Raw data:
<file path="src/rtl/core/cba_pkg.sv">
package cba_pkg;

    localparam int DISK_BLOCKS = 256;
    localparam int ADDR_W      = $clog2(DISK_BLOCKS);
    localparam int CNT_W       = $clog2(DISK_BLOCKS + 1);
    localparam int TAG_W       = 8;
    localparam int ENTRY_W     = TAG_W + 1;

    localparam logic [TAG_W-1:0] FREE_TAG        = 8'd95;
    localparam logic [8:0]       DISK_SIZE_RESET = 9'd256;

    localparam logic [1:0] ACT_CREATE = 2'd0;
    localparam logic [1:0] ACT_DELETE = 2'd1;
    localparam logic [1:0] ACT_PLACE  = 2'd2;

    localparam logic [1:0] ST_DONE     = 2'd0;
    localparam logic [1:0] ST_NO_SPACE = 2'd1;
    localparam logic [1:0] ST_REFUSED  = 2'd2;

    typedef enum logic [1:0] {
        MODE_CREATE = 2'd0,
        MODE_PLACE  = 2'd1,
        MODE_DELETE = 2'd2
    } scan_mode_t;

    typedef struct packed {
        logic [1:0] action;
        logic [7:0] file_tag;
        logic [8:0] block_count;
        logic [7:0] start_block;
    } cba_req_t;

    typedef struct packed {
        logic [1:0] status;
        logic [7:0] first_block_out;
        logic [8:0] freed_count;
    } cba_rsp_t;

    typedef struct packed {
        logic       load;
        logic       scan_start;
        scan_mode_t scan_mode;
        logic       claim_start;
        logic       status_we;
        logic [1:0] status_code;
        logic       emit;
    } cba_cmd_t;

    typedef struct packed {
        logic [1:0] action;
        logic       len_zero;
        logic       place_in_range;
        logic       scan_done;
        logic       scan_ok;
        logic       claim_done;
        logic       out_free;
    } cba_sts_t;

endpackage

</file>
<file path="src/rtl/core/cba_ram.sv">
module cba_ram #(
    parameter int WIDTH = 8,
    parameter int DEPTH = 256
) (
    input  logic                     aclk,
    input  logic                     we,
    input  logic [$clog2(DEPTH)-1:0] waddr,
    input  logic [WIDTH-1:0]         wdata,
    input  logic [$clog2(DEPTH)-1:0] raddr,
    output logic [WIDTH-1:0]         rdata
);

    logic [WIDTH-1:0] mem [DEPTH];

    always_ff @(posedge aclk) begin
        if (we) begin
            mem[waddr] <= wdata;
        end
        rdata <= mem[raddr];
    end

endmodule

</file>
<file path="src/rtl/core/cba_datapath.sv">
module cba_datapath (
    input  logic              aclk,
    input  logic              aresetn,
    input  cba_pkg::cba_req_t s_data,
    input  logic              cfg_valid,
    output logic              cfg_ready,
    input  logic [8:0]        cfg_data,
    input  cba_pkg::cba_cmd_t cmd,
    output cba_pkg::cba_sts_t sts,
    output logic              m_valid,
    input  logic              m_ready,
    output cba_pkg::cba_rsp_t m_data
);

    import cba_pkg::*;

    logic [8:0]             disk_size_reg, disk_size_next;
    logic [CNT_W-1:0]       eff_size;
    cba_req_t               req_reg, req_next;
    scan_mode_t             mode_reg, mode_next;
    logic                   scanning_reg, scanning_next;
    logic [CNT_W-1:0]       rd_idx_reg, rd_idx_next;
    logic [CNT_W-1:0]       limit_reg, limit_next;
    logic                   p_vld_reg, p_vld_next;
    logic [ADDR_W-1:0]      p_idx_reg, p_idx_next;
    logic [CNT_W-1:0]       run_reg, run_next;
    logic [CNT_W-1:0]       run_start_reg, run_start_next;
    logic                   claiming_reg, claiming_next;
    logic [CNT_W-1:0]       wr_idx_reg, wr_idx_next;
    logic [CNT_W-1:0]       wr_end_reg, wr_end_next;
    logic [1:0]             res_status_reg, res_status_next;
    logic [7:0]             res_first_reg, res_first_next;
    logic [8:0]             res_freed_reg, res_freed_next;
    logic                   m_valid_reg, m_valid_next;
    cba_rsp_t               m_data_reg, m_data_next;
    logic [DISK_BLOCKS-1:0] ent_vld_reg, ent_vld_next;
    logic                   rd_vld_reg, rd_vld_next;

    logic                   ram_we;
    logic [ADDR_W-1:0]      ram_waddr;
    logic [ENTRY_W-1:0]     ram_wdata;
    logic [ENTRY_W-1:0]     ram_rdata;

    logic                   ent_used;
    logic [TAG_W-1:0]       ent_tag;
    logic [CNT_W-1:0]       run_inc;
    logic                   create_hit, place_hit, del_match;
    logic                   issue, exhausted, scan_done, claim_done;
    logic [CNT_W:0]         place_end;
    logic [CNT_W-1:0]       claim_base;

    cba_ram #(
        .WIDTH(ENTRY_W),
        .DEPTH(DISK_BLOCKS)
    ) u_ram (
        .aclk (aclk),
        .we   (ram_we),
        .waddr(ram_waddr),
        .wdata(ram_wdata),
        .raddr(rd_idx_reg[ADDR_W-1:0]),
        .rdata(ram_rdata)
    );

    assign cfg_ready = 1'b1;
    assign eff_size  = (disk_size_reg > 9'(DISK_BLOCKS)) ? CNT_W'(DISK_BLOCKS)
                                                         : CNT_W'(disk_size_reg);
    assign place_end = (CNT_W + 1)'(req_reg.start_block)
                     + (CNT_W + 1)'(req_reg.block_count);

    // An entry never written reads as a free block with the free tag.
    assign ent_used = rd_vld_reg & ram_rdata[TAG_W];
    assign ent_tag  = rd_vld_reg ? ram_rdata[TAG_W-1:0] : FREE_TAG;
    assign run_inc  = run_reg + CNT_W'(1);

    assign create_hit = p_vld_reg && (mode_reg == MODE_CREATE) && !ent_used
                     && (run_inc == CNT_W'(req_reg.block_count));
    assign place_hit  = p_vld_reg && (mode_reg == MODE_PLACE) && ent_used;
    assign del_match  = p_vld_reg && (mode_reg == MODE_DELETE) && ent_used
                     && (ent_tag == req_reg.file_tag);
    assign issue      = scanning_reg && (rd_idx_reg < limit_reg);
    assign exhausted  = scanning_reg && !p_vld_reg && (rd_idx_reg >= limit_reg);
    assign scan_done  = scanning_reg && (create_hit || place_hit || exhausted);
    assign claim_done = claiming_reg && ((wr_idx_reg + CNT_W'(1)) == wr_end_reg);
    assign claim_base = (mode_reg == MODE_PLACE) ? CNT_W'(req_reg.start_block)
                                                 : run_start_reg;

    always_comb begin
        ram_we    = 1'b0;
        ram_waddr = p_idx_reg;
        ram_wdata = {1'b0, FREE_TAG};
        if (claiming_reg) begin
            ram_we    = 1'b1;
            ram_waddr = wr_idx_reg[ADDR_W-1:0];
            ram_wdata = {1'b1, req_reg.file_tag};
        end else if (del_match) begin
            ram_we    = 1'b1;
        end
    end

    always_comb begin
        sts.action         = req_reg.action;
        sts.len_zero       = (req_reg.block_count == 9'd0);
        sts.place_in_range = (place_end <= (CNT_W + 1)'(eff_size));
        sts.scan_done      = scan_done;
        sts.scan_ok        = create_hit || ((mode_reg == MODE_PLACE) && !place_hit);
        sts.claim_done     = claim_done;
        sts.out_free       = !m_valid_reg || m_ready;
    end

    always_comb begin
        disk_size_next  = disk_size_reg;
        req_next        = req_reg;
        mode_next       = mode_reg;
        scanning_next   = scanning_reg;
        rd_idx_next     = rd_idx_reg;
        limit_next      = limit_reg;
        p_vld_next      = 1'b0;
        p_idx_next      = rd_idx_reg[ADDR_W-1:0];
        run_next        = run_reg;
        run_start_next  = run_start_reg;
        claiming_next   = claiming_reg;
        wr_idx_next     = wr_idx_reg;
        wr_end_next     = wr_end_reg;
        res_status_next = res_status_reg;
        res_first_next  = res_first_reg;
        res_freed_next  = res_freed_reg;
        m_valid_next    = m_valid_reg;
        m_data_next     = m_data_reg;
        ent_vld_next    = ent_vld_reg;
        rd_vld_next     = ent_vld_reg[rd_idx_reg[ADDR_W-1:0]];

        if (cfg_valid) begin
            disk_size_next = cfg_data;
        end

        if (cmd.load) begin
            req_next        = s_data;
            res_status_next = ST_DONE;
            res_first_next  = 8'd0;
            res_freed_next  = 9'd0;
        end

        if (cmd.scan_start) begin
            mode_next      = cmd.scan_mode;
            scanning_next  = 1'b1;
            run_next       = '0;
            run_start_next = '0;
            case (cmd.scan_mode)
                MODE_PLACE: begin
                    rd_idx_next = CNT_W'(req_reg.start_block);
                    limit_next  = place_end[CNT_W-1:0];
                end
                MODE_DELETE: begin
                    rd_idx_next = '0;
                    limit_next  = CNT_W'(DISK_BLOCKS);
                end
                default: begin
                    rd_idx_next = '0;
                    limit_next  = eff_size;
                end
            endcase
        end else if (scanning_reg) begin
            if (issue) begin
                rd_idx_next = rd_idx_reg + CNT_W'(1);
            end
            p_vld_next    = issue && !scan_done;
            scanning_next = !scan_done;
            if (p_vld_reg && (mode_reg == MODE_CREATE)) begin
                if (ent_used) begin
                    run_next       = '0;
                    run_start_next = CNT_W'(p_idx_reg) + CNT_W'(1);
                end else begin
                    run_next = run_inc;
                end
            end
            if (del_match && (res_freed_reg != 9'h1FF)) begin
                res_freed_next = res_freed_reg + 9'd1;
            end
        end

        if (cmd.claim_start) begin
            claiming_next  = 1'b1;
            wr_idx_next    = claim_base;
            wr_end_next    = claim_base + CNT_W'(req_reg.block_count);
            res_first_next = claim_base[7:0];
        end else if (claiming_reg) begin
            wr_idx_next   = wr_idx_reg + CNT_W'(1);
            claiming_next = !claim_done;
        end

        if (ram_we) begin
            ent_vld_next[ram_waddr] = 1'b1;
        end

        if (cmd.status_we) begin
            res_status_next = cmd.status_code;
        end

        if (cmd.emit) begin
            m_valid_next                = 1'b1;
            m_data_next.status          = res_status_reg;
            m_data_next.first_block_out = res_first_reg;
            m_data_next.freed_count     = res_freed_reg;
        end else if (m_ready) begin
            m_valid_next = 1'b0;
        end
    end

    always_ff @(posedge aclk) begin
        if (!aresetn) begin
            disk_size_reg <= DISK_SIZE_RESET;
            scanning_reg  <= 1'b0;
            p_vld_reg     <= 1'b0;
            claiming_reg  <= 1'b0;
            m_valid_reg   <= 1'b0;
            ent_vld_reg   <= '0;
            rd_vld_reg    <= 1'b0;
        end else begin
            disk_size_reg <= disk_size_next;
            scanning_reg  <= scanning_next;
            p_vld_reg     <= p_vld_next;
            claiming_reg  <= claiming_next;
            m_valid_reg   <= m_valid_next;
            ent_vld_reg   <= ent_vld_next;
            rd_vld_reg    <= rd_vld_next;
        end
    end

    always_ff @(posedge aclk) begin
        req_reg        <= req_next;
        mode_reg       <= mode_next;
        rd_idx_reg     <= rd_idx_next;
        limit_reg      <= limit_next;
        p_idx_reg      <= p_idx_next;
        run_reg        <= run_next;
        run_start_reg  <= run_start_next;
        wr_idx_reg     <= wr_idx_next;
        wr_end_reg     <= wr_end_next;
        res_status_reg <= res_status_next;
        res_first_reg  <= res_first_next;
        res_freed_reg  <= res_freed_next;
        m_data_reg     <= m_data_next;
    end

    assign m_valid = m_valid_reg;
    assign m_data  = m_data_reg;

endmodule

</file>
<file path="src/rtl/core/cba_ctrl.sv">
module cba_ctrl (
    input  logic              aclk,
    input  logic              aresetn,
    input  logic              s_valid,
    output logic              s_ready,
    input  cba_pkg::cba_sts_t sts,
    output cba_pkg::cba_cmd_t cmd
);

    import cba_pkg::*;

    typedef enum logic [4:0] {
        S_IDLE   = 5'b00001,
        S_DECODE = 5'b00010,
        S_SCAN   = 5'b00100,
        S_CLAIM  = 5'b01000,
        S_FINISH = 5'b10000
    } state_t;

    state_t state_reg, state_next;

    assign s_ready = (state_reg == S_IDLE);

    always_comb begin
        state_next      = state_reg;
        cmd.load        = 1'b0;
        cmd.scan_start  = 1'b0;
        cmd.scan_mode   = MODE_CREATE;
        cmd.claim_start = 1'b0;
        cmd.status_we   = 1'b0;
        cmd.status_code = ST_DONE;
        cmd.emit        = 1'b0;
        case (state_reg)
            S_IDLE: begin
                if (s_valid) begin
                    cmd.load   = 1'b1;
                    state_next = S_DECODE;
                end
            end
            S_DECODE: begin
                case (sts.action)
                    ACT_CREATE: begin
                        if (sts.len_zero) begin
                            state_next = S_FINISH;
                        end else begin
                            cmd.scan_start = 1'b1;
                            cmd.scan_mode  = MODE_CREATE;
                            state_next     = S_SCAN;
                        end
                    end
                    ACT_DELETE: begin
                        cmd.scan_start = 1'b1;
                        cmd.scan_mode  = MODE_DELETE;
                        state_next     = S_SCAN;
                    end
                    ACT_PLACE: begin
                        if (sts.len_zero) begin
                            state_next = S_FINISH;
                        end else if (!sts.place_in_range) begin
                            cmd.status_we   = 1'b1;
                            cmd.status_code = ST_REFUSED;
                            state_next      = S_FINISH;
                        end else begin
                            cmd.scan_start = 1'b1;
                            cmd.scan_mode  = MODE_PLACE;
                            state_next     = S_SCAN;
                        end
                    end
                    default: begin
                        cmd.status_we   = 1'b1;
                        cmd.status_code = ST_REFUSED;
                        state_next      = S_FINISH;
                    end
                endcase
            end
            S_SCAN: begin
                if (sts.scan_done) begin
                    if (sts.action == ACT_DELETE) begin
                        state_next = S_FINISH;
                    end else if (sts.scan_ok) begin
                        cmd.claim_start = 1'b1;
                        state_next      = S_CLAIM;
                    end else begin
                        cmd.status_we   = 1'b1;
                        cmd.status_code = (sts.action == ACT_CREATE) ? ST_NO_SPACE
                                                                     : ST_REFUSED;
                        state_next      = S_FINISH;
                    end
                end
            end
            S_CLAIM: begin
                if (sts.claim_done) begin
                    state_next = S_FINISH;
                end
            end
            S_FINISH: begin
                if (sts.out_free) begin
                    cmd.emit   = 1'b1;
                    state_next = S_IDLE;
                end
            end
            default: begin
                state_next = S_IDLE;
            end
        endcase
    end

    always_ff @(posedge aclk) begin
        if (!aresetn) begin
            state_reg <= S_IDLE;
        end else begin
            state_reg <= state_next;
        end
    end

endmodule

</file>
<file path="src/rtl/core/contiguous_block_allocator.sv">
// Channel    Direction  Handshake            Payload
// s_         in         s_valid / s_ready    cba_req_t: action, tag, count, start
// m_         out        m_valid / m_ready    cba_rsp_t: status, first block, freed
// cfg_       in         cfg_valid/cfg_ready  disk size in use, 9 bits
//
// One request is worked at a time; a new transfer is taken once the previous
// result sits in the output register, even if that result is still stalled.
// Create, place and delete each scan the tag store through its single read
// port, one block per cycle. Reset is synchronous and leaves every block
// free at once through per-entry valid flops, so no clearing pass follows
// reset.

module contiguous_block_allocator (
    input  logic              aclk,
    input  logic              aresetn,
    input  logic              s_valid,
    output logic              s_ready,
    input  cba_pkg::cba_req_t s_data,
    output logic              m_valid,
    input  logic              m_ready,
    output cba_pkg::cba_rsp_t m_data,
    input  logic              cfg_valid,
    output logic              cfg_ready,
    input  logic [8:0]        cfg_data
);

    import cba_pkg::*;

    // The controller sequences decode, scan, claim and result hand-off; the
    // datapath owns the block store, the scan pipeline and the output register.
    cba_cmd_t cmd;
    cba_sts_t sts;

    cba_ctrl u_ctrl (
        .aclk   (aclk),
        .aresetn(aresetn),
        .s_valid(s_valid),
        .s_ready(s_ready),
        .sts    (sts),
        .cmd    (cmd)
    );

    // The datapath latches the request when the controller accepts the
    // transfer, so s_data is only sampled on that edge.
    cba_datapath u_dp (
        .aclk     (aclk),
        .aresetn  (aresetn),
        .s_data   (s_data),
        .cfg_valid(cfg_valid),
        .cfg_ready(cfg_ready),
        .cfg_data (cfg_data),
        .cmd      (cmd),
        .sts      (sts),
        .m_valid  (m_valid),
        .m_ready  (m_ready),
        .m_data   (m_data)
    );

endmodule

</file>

==

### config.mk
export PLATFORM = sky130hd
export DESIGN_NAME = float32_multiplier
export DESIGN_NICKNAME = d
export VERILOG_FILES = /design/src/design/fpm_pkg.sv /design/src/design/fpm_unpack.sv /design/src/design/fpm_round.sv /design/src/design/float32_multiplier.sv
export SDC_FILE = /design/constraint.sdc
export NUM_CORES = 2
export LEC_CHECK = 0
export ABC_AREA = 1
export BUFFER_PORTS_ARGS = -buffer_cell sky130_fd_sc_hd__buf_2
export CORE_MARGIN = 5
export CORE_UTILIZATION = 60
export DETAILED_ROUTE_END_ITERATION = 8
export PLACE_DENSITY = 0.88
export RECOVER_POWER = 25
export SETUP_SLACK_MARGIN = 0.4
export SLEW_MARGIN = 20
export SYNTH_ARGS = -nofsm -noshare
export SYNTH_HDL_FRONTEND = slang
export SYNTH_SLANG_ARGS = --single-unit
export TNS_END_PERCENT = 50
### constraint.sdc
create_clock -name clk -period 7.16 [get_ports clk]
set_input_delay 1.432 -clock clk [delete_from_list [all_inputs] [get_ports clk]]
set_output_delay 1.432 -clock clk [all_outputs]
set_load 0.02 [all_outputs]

What to produce:
Lines containing "that": tally them across the records above and give the total alone.

Output below:
2